What if it doesn't work?


It's got to work.


Keep your fingers crossed. I'm gonna go.


Okay, ready.


Good.


Ready here.


Ready! Fire one! Fire two!

[A Si Anaroi over P.A.]


Wait!


Go on.


Hey, help out. My arms are tired.


Ooh! She's free!


He's got her. Go!


Fumiko! Fumiko! Are you all right, Fumiko? Fumiko!


Sakurai!


How do you feel?


Fujita!


I'm here, dear.


There's the ambulance.


Take her this way.


Easy, now.


Careful.


Congratulations, fellas.


Wonderful!


Great!


Nice!


Good job!


Congratulations.


Congratulations, men.


Sir, Godzilla's at Mount Fuji.


Gentlemen, our blockade cannot last forever. We must act. The atomic bomb is out of the question. Our only chance, is somehow to bring them together. Kong versus Godzilla. If we are lucky, both will die.


Both will die?


Well how can we move him?


General, an airlift, with balloons. Fujita, your wire will hold Kong, won't it?


Sure! Let us try.


All right.


Good. Let's go.

Move those cables!


Turn on the helium.


More helium!


Move quickly!


Go!


Hurry!


Whenever you're ready. Kong's ready.


Sir, Operation Kong is ready.


Proceed.


Take him up!


Hey, look at that!


What's going on?


He's goin' up!


[All talking at once]


That wire of yours is great. It's holding him.


Great publicity, huh?


How soon do you figure we'll be there?


By morning.


Good.


Faster! Faster!

Look. Kong's waking up.


There's Godzilla! Look below.

Okay, drop him.

Oh, look at that!


I can't tell who's winning. Can you?


Not yet. Kong, hold his tail!

Oh! Godzilla is roasting King Kong.


Electrical storm up ahead of us, sir.


Lightning bolts. Kong has a chance. Electricity makes him stronger, now watch!

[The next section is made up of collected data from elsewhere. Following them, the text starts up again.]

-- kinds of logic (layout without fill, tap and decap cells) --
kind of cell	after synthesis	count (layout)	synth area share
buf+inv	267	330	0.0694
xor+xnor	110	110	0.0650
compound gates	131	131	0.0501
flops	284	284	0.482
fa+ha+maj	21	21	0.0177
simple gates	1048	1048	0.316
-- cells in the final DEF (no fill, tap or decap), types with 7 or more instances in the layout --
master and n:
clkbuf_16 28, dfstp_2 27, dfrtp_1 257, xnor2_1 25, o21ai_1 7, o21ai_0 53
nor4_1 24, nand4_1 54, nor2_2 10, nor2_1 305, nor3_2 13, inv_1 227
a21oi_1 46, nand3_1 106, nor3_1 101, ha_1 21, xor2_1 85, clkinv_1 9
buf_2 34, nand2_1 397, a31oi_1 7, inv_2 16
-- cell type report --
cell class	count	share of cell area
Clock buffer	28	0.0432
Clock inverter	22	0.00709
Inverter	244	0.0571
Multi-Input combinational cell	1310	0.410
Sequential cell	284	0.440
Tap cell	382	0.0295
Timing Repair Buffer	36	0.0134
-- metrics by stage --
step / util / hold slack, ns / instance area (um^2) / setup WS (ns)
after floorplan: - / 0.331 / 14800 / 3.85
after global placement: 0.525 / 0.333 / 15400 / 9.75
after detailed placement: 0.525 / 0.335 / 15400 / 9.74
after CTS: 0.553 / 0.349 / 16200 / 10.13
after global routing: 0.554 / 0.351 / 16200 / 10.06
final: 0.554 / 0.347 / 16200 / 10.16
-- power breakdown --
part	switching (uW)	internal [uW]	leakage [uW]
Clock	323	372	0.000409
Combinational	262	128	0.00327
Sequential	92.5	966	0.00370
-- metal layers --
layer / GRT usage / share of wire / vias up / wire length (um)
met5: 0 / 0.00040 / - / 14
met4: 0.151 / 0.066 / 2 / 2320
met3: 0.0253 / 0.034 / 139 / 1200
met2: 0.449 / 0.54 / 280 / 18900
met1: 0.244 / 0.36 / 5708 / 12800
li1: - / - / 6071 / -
## src/verilog/wit_cfg.svh

```systemverilog
// constants for the watchdog interval timer: addresses, keys, fields, resets, counts
`ifndef WIT_CFG_SVH
`define WIT_CFG_SVH
// ************************************************************
// register addresses and write keys
// ************************************************************
`define WIT_CNT_ADDR 32'hFFFFFF84
`define WIT_CSR_ADDR 32'hFFFFFF86
`define WIT_CNT_KEY 8'h5A
`define WIT_CSR_KEY 8'hA5
// ************************************************************
// control/status field positions
// ************************************************************
`define WIT_TME_BIT 7
`define WIT_MODE_BIT 6
`define WIT_RESET_KIND_SELECT_BIT 5
`define WIT_WATCHDOG_OVERFLOW_FLAG_BIT 4
`define WIT_INTERVAL_OVERFLOW_FLAG_BIT 3
`define WIT_CKS_MSB 2
`define WIT_CKS_LSB 0
// ************************************************************
// reset values and counter marks
// ************************************************************
`define WIT_CNT_RST 8'h00
`define WIT_CSR_RST 8'h00
`define WIT_CNT_MAX 8'hFF
`define WIT_REENTER_CNT 8'h80
`define WIT_MAN_RST_CYCLES 3'h5
`define WIT_PRE_RST 12'h000
`endif

```

## src/verilog/wit_pkg.sv

```systemverilog
// types shared by the watchdog interval timer
package wit_pkg;
	// access size of a bus transfer
	typedef enum logic [1:0] {
		WIT_SZ_BYTE,
		WIT_SZ_WORD,
		WIT_SZ_LONG
	} wit_size_t;
	// one register access; a word write carries key in [15:8], data in [7:0]
	typedef struct packed {
		logic sel;
		logic wr;
		wit_size_t size;
		logic [31:0] addr;
		logic [31:0] wdata;
	} wit_bus_req_t;
	// events from clock generator and standby control
	typedef struct packed {
		logic standby_enter;
		logic wake_event;
		logic standby_select_bit;
		logic pll_change;
		logic ratio_extra_tick;
	} wit_sys_in_t;
	// operating phase of the counter
	typedef enum logic [2:0] {
		WIT_ST_NORMAL,
		WIT_ST_STANDBY_SELECT_BIT,
		WIT_ST_WAKE,
		WIT_ST_POST,
		WIT_ST_FREQ,
		WIT_ST_FTAIL
	} wit_state_t;
	// whole state of the timer
	typedef struct packed {
		wit_state_t st;
		logic [7:0] cnt;
		logic [7:0] csr;
		logic [11:0] pre;
		logic rout_b;
		logic por_hold;
		logic [2:0] man_cnt;
		logic por_req;
		logic man_req;
		logic irq;
		logic resume;
		logic reenter;
		logic [7:0] rdata;
	} wit_regs_t;
endpackage

```

## src/verilog/wit_timer.sv

```systemverilog
// watchdog / interval timer with keyed registers and settling-time counting
`timescale 1ns/10ps
`include "wit_cfg.svh"

module wit_timer (
	input wire logic clk_sys,
	input wire logic rst_b,
	input wit_pkg::wit_bus_req_t bus_req,
	output logic [7:0] bus_rdata,
	input wit_pkg::wit_sys_in_t sys_in,
	output logic reset_output_pin_b,
	output logic por_req,
	output logic manual_req,
	output logic interval_irq,
	output logic clock_resume,
	output logic standby_reenter
);
	// ************************************************************
	// helpers
	// ************************************************************
	// prescaler mask per clock select; tick when masked bits are all ones
	function automatic logic [11:0] div_mask(input logic [2:0] cks);
		unique case (cks)
			3'h0: div_mask = 12'h000;
			3'h1: div_mask = 12'h003;
			3'h2: div_mask = 12'h00F;
			3'h3: div_mask = 12'h01F;
			3'h4: div_mask = 12'h03F;
			3'h5: div_mask = 12'h0FF;
			3'h6: div_mask = 12'h3FF;
			3'h7: div_mask = 12'hFFF;
		endcase
	endfunction

	// reset image of the whole state
	localparam wit_pkg::wit_regs_t RST_VAL = '{
		st: wit_pkg::WIT_ST_NORMAL,
		cnt: `WIT_CNT_RST,
		csr: `WIT_CSR_RST,
		pre: `WIT_PRE_RST,
		rout_b: 1'b1,
		por_hold: 1'b0,
		man_cnt: 3'h0,
		por_req: 1'b0,
		man_req: 1'b0,
		irq: 1'b0,
		resume: 1'b0,
		reenter: 1'b0,
		rdata: 8'h00
	};

	wit_pkg::wit_regs_t s_r; // registered state
	wit_pkg::wit_regs_t s_nxt; // next state

	// ************************************************************
	// access decode
	// ************************************************************
	logic word_wr; // word-sized write strobe
	logic cnt_wr; // keyed counter write
	logic csr_wr; // keyed control/status write
	logic byte_rd; // byte-sized read strobe
	logic tick; // count clock tick
	logic timer_run; // timer run bit
	logic wd_mode; // watchdog mode selected
	logic settle; // counting for clock settling
	logic count_en; // counter advances this cycle
	logic ovf; // wrap ff to 00 this cycle
	logic ovf_norm; // overflow in normal operation
	logic ovf_settle; // overflow ending a settling period

	assign word_wr = bus_req.sel && bus_req.wr && (bus_req.size == wit_pkg::WIT_SZ_WORD);
	// key in the upper byte gates the store; other sizes fall through
	assign cnt_wr = word_wr && (bus_req.addr == `WIT_CNT_ADDR)
		&& (bus_req.wdata[15:8] == `WIT_CNT_KEY);
	assign csr_wr = word_wr && (bus_req.addr == `WIT_CSR_ADDR)
		&& (bus_req.wdata[15:8] == `WIT_CSR_KEY);
	assign byte_rd = bus_req.sel && !bus_req.wr && (bus_req.size == wit_pkg::WIT_SZ_BYTE);

	assign timer_run = s_r.csr[`WIT_TME_BIT];
	assign wd_mode = s_r.csr[`WIT_MODE_BIT];
	// selected division of the peripheral clock
	assign tick = ((s_r.pre & div_mask(s_r.csr[`WIT_CKS_MSB:`WIT_CKS_LSB]))
		== div_mask(s_r.csr[`WIT_CKS_MSB:`WIT_CKS_LSB]));
	// settling phases count regardless of the run bit; plain standby does not
	assign settle = (s_r.st == wit_pkg::WIT_ST_WAKE) || (s_r.st == wit_pkg::WIT_ST_POST)
		|| (s_r.st == wit_pkg::WIT_ST_FREQ) || (s_r.st == wit_pkg::WIT_ST_FTAIL);
	// run bit gates normal counting
	assign count_en = tick && ((s_r.st == wit_pkg::WIT_ST_NORMAL) ? timer_run : settle);
	// wrap detection
	assign ovf = count_en && (s_r.cnt == `WIT_CNT_MAX);
	assign ovf_norm = ovf && (s_r.st == wit_pkg::WIT_ST_NORMAL);
	// only the two settling phases resume the clock; a wrap after resume is not one
	assign ovf_settle = ovf && ((s_r.st == wit_pkg::WIT_ST_WAKE)
		|| (s_r.st == wit_pkg::WIT_ST_FREQ));

	// ************************************************************
	// next state
	// ************************************************************
	always_comb begin
		s_nxt = s_r;
		// prescaler runs free so the tick phase never depends on software
		s_nxt.pre = s_r.pre + 12'h001;
		// event outputs are single-cycle
		s_nxt.por_req = 1'b0;
		s_nxt.man_req = 1'b0;
		s_nxt.irq = 1'b0;
		s_nxt.resume = 1'b0;
		s_nxt.reenter = 1'b0;

		// counter advance; wraps to 00 and keeps counting
		if (count_en) begin
			s_nxt.cnt = s_r.cnt + 8'h01;
		end
		// software write wins over a same-cycle tick
		if (cnt_wr) begin
			s_nxt.cnt = bus_req.wdata[7:0];
		end
		// keyed store of control/status
		if (csr_wr) begin
			s_nxt.csr = bus_req.wdata[7:0];
		end

		// normal overflow: flag of active mode, set wins over write
		if (ovf_norm) begin
			if (wd_mode) begin
				s_nxt.csr[`WIT_WATCHDOG_OVERFLOW_FLAG_BIT] = 1'b1;
				// reset kind from bit 5
				if (s_r.csr[`WIT_RESET_KIND_SELECT_BIT]) begin
					s_nxt.man_req = 1'b1;
					s_nxt.man_cnt = `WIT_MAN_RST_CYCLES;
				end else begin
					s_nxt.por_req = 1'b1;
					s_nxt.por_hold = 1'b1;
				end
			end else begin
				s_nxt.csr[`WIT_INTERVAL_OVERFLOW_FLAG_BIT] = 1'b1;
				s_nxt.irq = 1'b1;
			end
		end

		// reset output pulse lengths
		if (s_r.por_hold && tick && !ovf_norm) begin
			// power-on pulse ends at the next count tick
			s_nxt.por_hold = 1'b0;
		end
		if (s_r.man_cnt != 3'h0 && !ovf_norm) begin
			s_nxt.man_cnt = s_r.man_cnt - 3'h1;
		end
		// pin follows the next-state holds so it falls together with the request
		s_nxt.rout_b = !(s_nxt.por_hold || (s_nxt.man_cnt != 3'h0));

		// standby and frequency-change phases
		unique case (s_r.st)
			wit_pkg::WIT_ST_NORMAL: begin
				// pll change wins if both arrive; the clock stops either way
				if (sys_in.pll_change) begin
					s_nxt.st = wit_pkg::WIT_ST_FREQ;
				end else if (sys_in.standby_enter) begin
					s_nxt.st = wit_pkg::WIT_ST_STANDBY_SELECT_BIT;
				end
			end
			wit_pkg::WIT_ST_STANDBY_SELECT_BIT: begin
				// only an nmi edge or interrupt starts settling
				if (sys_in.wake_event) begin
					s_nxt.st = wit_pkg::WIT_ST_WAKE;
				end
			end
			wit_pkg::WIT_ST_WAKE: begin
				// resume clock, no flag, csr kept
				if (ovf_settle) begin
					s_nxt.resume = 1'b1;
					s_nxt.st = wit_pkg::WIT_ST_POST;
				end
			end
			wit_pkg::WIT_ST_POST: begin
				// handler clears standby select to stop; else reenter at 80
				if (!sys_in.standby_select_bit) begin
					s_nxt.st = wit_pkg::WIT_ST_NORMAL;
				end else if (s_nxt.cnt == `WIT_REENTER_CNT && count_en) begin
					s_nxt.reenter = 1'b1;
					s_nxt.st = wit_pkg::WIT_ST_STANDBY_SELECT_BIT;
				end
			end
			wit_pkg::WIT_ST_FREQ: begin
				// clock resumes, flag untouched
				if (ovf_settle) begin
					s_nxt.resume = 1'b1;
					// ratio decides a stop at 00 or 01
					s_nxt.st = sys_in.ratio_extra_tick ? wit_pkg::WIT_ST_FTAIL
						: wit_pkg::WIT_ST_NORMAL;
				end
			end
			wit_pkg::WIT_ST_FTAIL: begin
				// one more tick carries 00 to 01, then stop
				if (count_en) begin
					s_nxt.st = wit_pkg::WIT_ST_NORMAL;
				end
			end
			default: begin
				// unused codes fall back to normal operation
				s_nxt.st = wit_pkg::WIT_ST_NORMAL;
			end
		endcase

		// byte read answers with current contents, unmapped reads zero
		if (byte_rd) begin
			if (bus_req.addr == `WIT_CNT_ADDR) begin
				s_nxt.rdata = s_r.cnt;
			end else if (bus_req.addr == `WIT_CSR_ADDR) begin
				s_nxt.rdata = s_r.csr;
			end else begin
				s_nxt.rdata = 8'h00;
			end
		end
	end

	// ************************************************************
	// state register
	// ************************************************************
	// rst_b is the power-on pin; nothing else clears cnt or csr
	always_ff @(posedge clk_sys) begin
		if (!rst_b) begin
			s_r <= RST_VAL;
		end else begin
			s_r <= s_nxt;
		end
	end

	// ************************************************************
	// outputs
	// ************************************************************
	assign bus_rdata = s_r.rdata;
	assign reset_output_pin_b = s_r.rout_b;
	assign por_req = s_r.por_req;
	assign manual_req = s_r.man_req;
	assign interval_irq = s_r.irq;
	assign clock_resume = s_r.resume;
	assign standby_reenter = s_r.reenter;
endmodule // wit_timer

```

## config.mk

```make
export PLATFORM = sky130hd
export DESIGN_NAME = wit_timer
export DESIGN_NICKNAME = d
export VERILOG_FILES = /design/src/verilog/wit_pkg.sv /design/src/verilog/wit_timer.sv
export VERILOG_INCLUDE_DIRS = /design/src /design/src/verilog
export SDC_FILE = /design/constraint.sdc
export NUM_CORES = 1
export LEC_CHECK = 0
export BUFFER_PORTS_ARGS = -buffer_cell sky130_fd_sc_hd__buf_2
export CAP_MARGIN = 40
export CORE_ASPECT_RATIO = 1.2
export CORE_UTILIZATION = 45
export CTS_CLUSTER_SIZE = 20
export DETAILED_ROUTE_END_ITERATION = 8
export PLACE_DENSITY = 0.72
export SKIP_CTS_REPAIR_TIMING = 1
export SYNTH_ARGS = -nofsm -noshare
export SYNTH_HDL_FRONTEND = slang
export SYNTH_SLANG_ARGS = --single-unit
```

## constraint.sdc

```tcl
create_clock -name clk_sys -period 2.3 [get_ports clk_sys]
set_input_delay 0.115 -clock clk_sys [delete_from_list [all_inputs] [get_ports clk_sys]]
set_output_delay 0.115 -clock clk_sys [all_outputs]
set_load 0.01 [all_outputs]
```

Word level (Yosys, flattened, before mapping)
Memories as Yosys holds them, arrays and structs flattened. A register that Yosys moved wholly into a read port is not among the register bits.
Cells that the tools add are included.
{ "totals": {"ff_bits": 49, "romBits": 192, "output_inout_bits": 14, "wordCells": 107, "n_memories": 2} }
{ "memory_table": {"columns": ["name", "depth", "width", "rd", "rd_ports_with_merged_regs", "write_ports", "line", "source"], "rows": [
  ["(no name shown)", 8, 12, 1, 1, 0, "wit_timer.sv:23", "unique case (cks)"],
  ["(no name shown)", 8, 12, 1, 1, 0, "wit_timer.sv:23", null]
]} }
{ "op_classes": {"addsub": 3, "eq_ne": 19, "muxes": 34, "bitwise": 1, "n_reduce_logical": 34} }
{ "op_table": {"columns": ["op", "count"], "rows": [
  ["== test 32 bit (second input constant)", 2],
  ["two-way mux 3 bit", 15],
  ["two-way mux 8 bit", 4],
  ["== test 8 bit (second input constant)", 3],
  ["one-hot mux 3 bit (6 select lines)", 1],
  ["logical AND 1 bit", 16],
  ["adder 12 x 1 -> 12 bit (second input constant)", 1],
  ["bitwise AND 12 bit", 1],
  ["== test 12 bit", 1],
  ["two-way mux 1 bit", 10],
  ["adder 8 x 1 -> 8 bit (second input constant)", 1],
  ["== test 8 x 7 -> 1 bit (second input constant)", 1],
  ["!= test 2 bit (second input constant)", 4],
  ["two-way mux 7 bit", 1],
  ["== test 3 x 2 -> 1 bit (second input constant)", 2],
  ["== test 3 bit (second input constant)", 2],
  ["two-way mux 6 bit", 1],
  ["AND reduction 3 bit", 2],
  ["AND reduction 6 bit", 1],
  ["nonzero test 3 bit", 2],
  ["logical OR 1 bit", 5],
  ["two-way mux 5 bit", 1],
  ["AND reduction 2 bit", 2],
  ["== test 3 x 1 -> 1 bit (second input constant)", 1],
  ["9 further kinds", 11]
]} }

Depth between registers and ports, before layout
Gate-level depths: netlist (run 1).
{ "logic_depth": {"depth_word": 14, "mapped_depth": 10, "ltp_nobuf": 8} }

Worst setup path after synthesis (run 1)
Ideal clock, no wire load.
{ "synth_path": {"kind": "register -> register", "start": "register s_r[22] (netlist name)", "end": "register s_r[47] (netlist name)", "setup_time_ps": 125, "arrival_time_ps": 1939, "t_required_ps": 2175, "setup_slack_ps": 236, "path_stages_with_launch": 9, "n_path_buf": 0, "synth_period_minus_slack_ps": 2064, "path_cell_list": "dfxtp_1 -> inv_1 -> a222oi_1 -> nand3_1 -> nor2_1 -> mux2i_1 -> a31oi_1 -> a211oi_2 -> o21ai_0"} }
{ "synth_between": {"elab_chain_cells": 9} }
{ "synth_lines": {"columns": ["item", "line", "source"], "rows": [
  ["start, declared", "wit_timer.sv:52", "wit_pkg::wit_regs_t s_r;"],
  ["start signal, assigned", "wit_timer.sv:225", "s_r <= s_nxt;"],
  ["bitwise AND 12 bit (*)", "wit_timer.sv:82", "assign tick = ((s_r.pre & div_mask(s_r.csr[`WIT_CKS_MSB:`WIT_CKS_LSB]))"],
  ["== test 12 bit (*)", "wit_timer.sv:82", null],
  ["logical AND 1 bit (*)", "wit_timer.sv:88", "assign count_en = tick && ((s_r.st == wit_pkg::WIT_ST_NORMAL) ? timer_run : settle);"],
  ["two-way mux 8 bit", "wit_timer.sv:111", "if (count_en) begin"],
  ["two-way mux 8 bit", "wit_timer.sv:115", "if (cnt_wr) begin"],
  ["== test 8 bit (no line)", null, null],
  ["logical AND 1 bit", "wit_timer.sv:179", "end else if (s_nxt.cnt == `WIT_REENTER_CNT && count_en) begin"],
  ["!= test 3 x 2 -> 1 bit (no line)", null, null],
  ["AND reduction 6 bit (no line) (*)", null, null]
]} }
Every way passes the cells marked *; elsewhere a longest branch is shown, timed or not.
A chain may end at the register's enable or synchronous reset.

Worst setup path after layout (run 1)
{ "layout_path": {"start": "register s_r[22] (netlist name)", "end": "register s_r, in the netlist standby_reenter"} }
{ "layout_between": {"elab_chain_cells": 8} }
{ "layout_lines": {"columns": ["item", "line"], "rows": [
  ["bitwise AND 12 bit (*)", "wit_timer.sv:82"],
  ["== test 12 bit (*)", "wit_timer.sv:82"],
  ["logical AND 1 bit (*)", "wit_timer.sv:88"],
  ["two-way mux 8 bit", "wit_timer.sv:111"],
  ["two-way mux 8 bit", "wit_timer.sv:115"],
  ["== test 8 bit (no line)", null],
  ["logical AND 1 bit (*)", "wit_timer.sv:179"],
  ["two-way mux 1 bit (*)", "wit_timer.sv:179"]
]} }
Marks and branches as above.

==> results of run 1 <==
worst max-delay path, cell delays in order, from the launching register on:
cell and delay (ns):
dfxtp_2 0.34, inv_1 0.05, a222oi_1 0.40, nand3_1 0.12, buf_4 0.18, or2_2 0.35
a211oi_2 0.16, o211ai_1 0.12, a211oi_2 0.27, and3_1 0.18
power by group through the flow:
stage | Sequential (uW) | Clock, uW | Combinational [uW]
floorplan | 1100 | 0 | 433
global placement | 1100 | 0 | 632
detailed placement | 1100 | 0 | 649
CTS | 1080 | 680 | 651
global route | 1090 | 718 | 738
finish | 1080 | 663 | 669
path summary, 6_finish.rpt:
kind	startpoint	end	depth (start not counted)
worst max-delay path	s_r[22]	standby_reenter	9
worst min-delay path	bus_req[7]	s_r[37]	3
worst max register to register	s_r[22]	standby_reenter	9
worst min register to register	s_r[23]	s_r[23]	2
cell usage after synthesis, drive strengths merged (3+ instances only):
cell type | count | area share
dfxtp | 56 | 0.39
nor2 | 45 | 0.059
nand2 | 19 | 0.026
a21oi | 18 | 0.032
buf | 18 | 0.040
mux2i | 18 | 0.063
nand3 | 17 | 0.030
nor3 | 15 | 0.028
inv | 13 | 0.017
o21ai | 10 | 0.018
xnor2 | 9 | 0.028
a211oi | 8 | 0.023
xor2 | 7 | 0.022
and3 | 6 | 0.013
clkbuf | 6 | 0.0079
or3 | 6 | 0.013
nand4 | 5 | 0.011
nor4 | 5 | 0.016
ha | 4 | 0.018
a21o | 3 | 0.0079
a22oi | 3 | 0.0079
and2 | 3 | 0.0066
and4 | 3 | 0.0093
nand4b | 3 | 0.0093
or2 | 3 | 0.0066
layer usage:
| layer | vias to the layer above | global-route usage | share of wire |
|---|---|---|---|
| met5 | - | 0 | 0 |
| met4 | 0 | 0.0789 | 0.019 |
| met3 | 8 | 0.0451 | 0.039 |
| met2 | 57 | 0.368 | 0.52 |
| met1 | 1236 | 0.249 | 0.43 |
| li1 | 1340 | - | - |
through the flow:
stage	hold slack, ns	setup slack (ns)	power (uW)	cell area [um^2]	TNS [ns]
floorplan	0.259	0.236	1530	2840	0
global placement	0.397	0.0788	1730	3350	0
detailed placement	0.402	0.0425	1750	3350	0
CTS	0.0755	0.0617	2410	3470	0
global route	0.0962	-0.0201	2540	3510	-0.0295
finish	0.0825	0.101	2410	3510	0
logic make-up after synthesis:
| family | share of synthesized area |
|---|---|
| multiplexers | 0.0635 |
| AO/OA/AOI/OAI | 0.145 |
| flip-flops | 0.395 |
| XOR/XNOR | 0.0494 |
| adder cells (fa/ha/maj) | 0.0176 |
| AND/OR/NAND/NOR | 0.265 |
| buffers and inverters | 0.0652 |
cell type report:
| type | count | share of cell area |
|---|---|---|
| Multi-Input combinational cell | 238 | 0.442 |
| Timing Repair Buffer | 99 | 0.160 |
| Tap cell | 82 | 0.0292 |
| Clock inverter | 2 | 0.0110 |
| Inverter | 13 | 0.0139 |
| Sequential cell | 56 | 0.320 |
| Clock buffer | 6 | 0.0235 |
==> out/metrics.cfg, run 1 <==
[outcome]
outcome = finished, final reports clean

[die]
rows = 31
die_y_um = 89.0
dieArea_mm2 = 0.00663
die_w_um = 74.5
boundaryPins = 89
design.core.area_mm2 = 0.00605
start_util = 0.469

[power]
combPwrFrac = 0.278
netSwitchingPower_uw = 701
leakagePower_uw = 0.00150
p_per_area_mw_per_mm2 = 686
seq_power_share = 0.447
p_int_uw = 1710
p_sw_frac = 0.291
ir_drop_mv = 0.405
p_clk_frac = 0.275

[sta]
rsz0062_at_grt = true
relSlewSlack = 0.712
tightest_slew_ns = 0.429
finalWorstPathRequiredPeriod_ns = 2.20
slew_viol_final = 0
max_freq_mhz = 455
hold_viol = 0
min_period_over_period = 0.956
fin_worst_skew_ns = 0.00730
setup_viol = 0

[finish]
drive_gt1_frac = 0.300
multi_input_comb_area_mm2 = 0.00155
area_growth_pct = 23.8
finalNonFillerCells = 496
post-route-util = 0.581
fillers = 564
nets = 492
layout_commonest_cell = buf_2
final_cell_mix = buf_2 (72), dfxtp_1 (53), nor2_1 (45)
num_antenna_cells = 0
regArea_mm2 = 0.00112

[route]
via_per_inst = 5.32
ant_nets = 0
drc = 0
num_vias = 2641
drt_iter0_markers = 84
wl_per_cell_um = 13.3
drt-pass1-iter-count = 6
wirelength_mm = 6.62

[cts]
root_buffer = clkbuf_8
cts_buffers = 5
cts.clk_slew.worst_paths_ns = 0.10
cts_tree = done
clk_latency_ns = 0.31
cts_sinks = 56
htreeDepth = 2
clockBufferDepth = 2

[synth]
synth-edff-count = 0
synth-seq-area-share = 0.395
syn_area_per_cell_um2 = 8.58
synth_nets = 410
async_flop_share = 0
synth_area_mm2 = 0.00284
ys_warn_count = 0
synth_flop_cell = dfxtp_1
synthCells = 331
ys_ff_latch = 56
ys_types = 56

[placement]
dp.cells = 485
portBuffers = 72
post-dp-hpwl_mm = 5.12
routabilityCongestion = 0.839

[grt]
antenna_found_initial = 0
grt.total_usage = 0.210
grt_pass1_wl_mm = 10.8
first_global_vias = 2433
grt-ovfl-total = 0
grt_max_degree = 42

[worst_setup_path]
worst_setup_path_start_kind = register
crit_type = reg -> reg
worst-path-max-fanout = 6
worstPathArrival_ns = 2.46
end_kind = register
worstPathRequired_ns = 2.56
r2r_setup_slack_ns = 0.10

[run]
cap_violations = 0

[hold_path]
hold_path_class = in -> reg

Power figures use the tool's default switching activity.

Electricity makes him stronger?


Uh-huh.

Hey, look at them go!


What's that?


Earthquake!


Earthquake?


Look!


Kong is swimming safely out to sea. No Godzilla.


That's wonderful! I hope we've seen the last of them, for a long time.


Godzilla has disappeared without a trace. As for King Kong, our international communications satellite is following him. And strangely enough, we wish him luck, on his long, long journey home.